ASSIGNMENT:
In the records below, find the line that contains "export CELL_PAD_IN_SITES_GLOBAL_PLACEMENT = 1" and the line that contains "set_load 0.02 [all_outputs]", then retype exactly those two lines and every line between them.
RECORDS PROVIDED section start
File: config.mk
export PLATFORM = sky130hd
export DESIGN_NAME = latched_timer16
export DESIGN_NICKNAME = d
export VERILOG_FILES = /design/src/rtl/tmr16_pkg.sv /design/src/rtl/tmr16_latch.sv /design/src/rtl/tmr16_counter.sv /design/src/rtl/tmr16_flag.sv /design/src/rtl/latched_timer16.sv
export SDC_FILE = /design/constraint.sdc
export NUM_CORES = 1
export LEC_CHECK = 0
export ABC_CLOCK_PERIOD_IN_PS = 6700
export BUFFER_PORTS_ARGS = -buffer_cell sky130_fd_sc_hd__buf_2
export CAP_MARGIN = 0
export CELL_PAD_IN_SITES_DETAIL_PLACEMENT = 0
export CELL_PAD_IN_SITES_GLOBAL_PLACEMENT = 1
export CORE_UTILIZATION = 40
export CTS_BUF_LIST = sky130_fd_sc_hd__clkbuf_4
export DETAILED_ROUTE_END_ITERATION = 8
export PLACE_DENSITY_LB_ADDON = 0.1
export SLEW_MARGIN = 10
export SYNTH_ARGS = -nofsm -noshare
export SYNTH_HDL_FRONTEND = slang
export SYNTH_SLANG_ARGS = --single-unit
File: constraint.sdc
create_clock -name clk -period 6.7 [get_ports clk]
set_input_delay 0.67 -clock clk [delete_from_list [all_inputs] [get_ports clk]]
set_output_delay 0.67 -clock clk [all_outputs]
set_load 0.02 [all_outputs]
RECORDS PROVIDED section end
RECORDS PROVIDED section start
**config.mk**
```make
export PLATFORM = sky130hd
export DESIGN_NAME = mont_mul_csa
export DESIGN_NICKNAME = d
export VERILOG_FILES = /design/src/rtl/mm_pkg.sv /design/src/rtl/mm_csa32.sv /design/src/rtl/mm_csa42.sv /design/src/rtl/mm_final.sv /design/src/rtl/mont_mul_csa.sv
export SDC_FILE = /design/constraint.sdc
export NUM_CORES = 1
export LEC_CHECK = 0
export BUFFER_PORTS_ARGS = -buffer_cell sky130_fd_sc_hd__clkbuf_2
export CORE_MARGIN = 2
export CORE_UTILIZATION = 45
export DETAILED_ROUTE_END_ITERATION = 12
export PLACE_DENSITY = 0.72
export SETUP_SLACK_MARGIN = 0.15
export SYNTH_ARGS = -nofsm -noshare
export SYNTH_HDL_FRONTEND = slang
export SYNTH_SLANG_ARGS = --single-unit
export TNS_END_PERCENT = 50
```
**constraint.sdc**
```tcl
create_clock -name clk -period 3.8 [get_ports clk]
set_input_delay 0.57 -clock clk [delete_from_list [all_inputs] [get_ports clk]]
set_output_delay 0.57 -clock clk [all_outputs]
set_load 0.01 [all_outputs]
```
RECORDS PROVIDED section end
ANSWER TO THIS PROBLEM:
export CELL_PAD_IN_SITES_GLOBAL_PLACEMENT = 1
export CORE_UTILIZATION = 40
export CTS_BUF_LIST = sky130_fd_sc_hd__clkbuf_4
export DETAILED_ROUTE_END_ITERATION = 8
export PLACE_DENSITY_LB_ADDON = 0.1
export SLEW_MARGIN = 10
export SYNTH_ARGS = -nofsm -noshare
export SYNTH_HDL_FRONTEND = slang
export SYNTH_SLANG_ARGS = --single-unit
File: constraint.sdc
create_clock -name clk -period 6.7 [get_ports clk]
set_input_delay 0.67 -clock clk [delete_from_list [all_inputs] [get_ports clk]]
set_output_delay 0.67 -clock clk [all_outputs]
set_load 0.02 [all_outputs]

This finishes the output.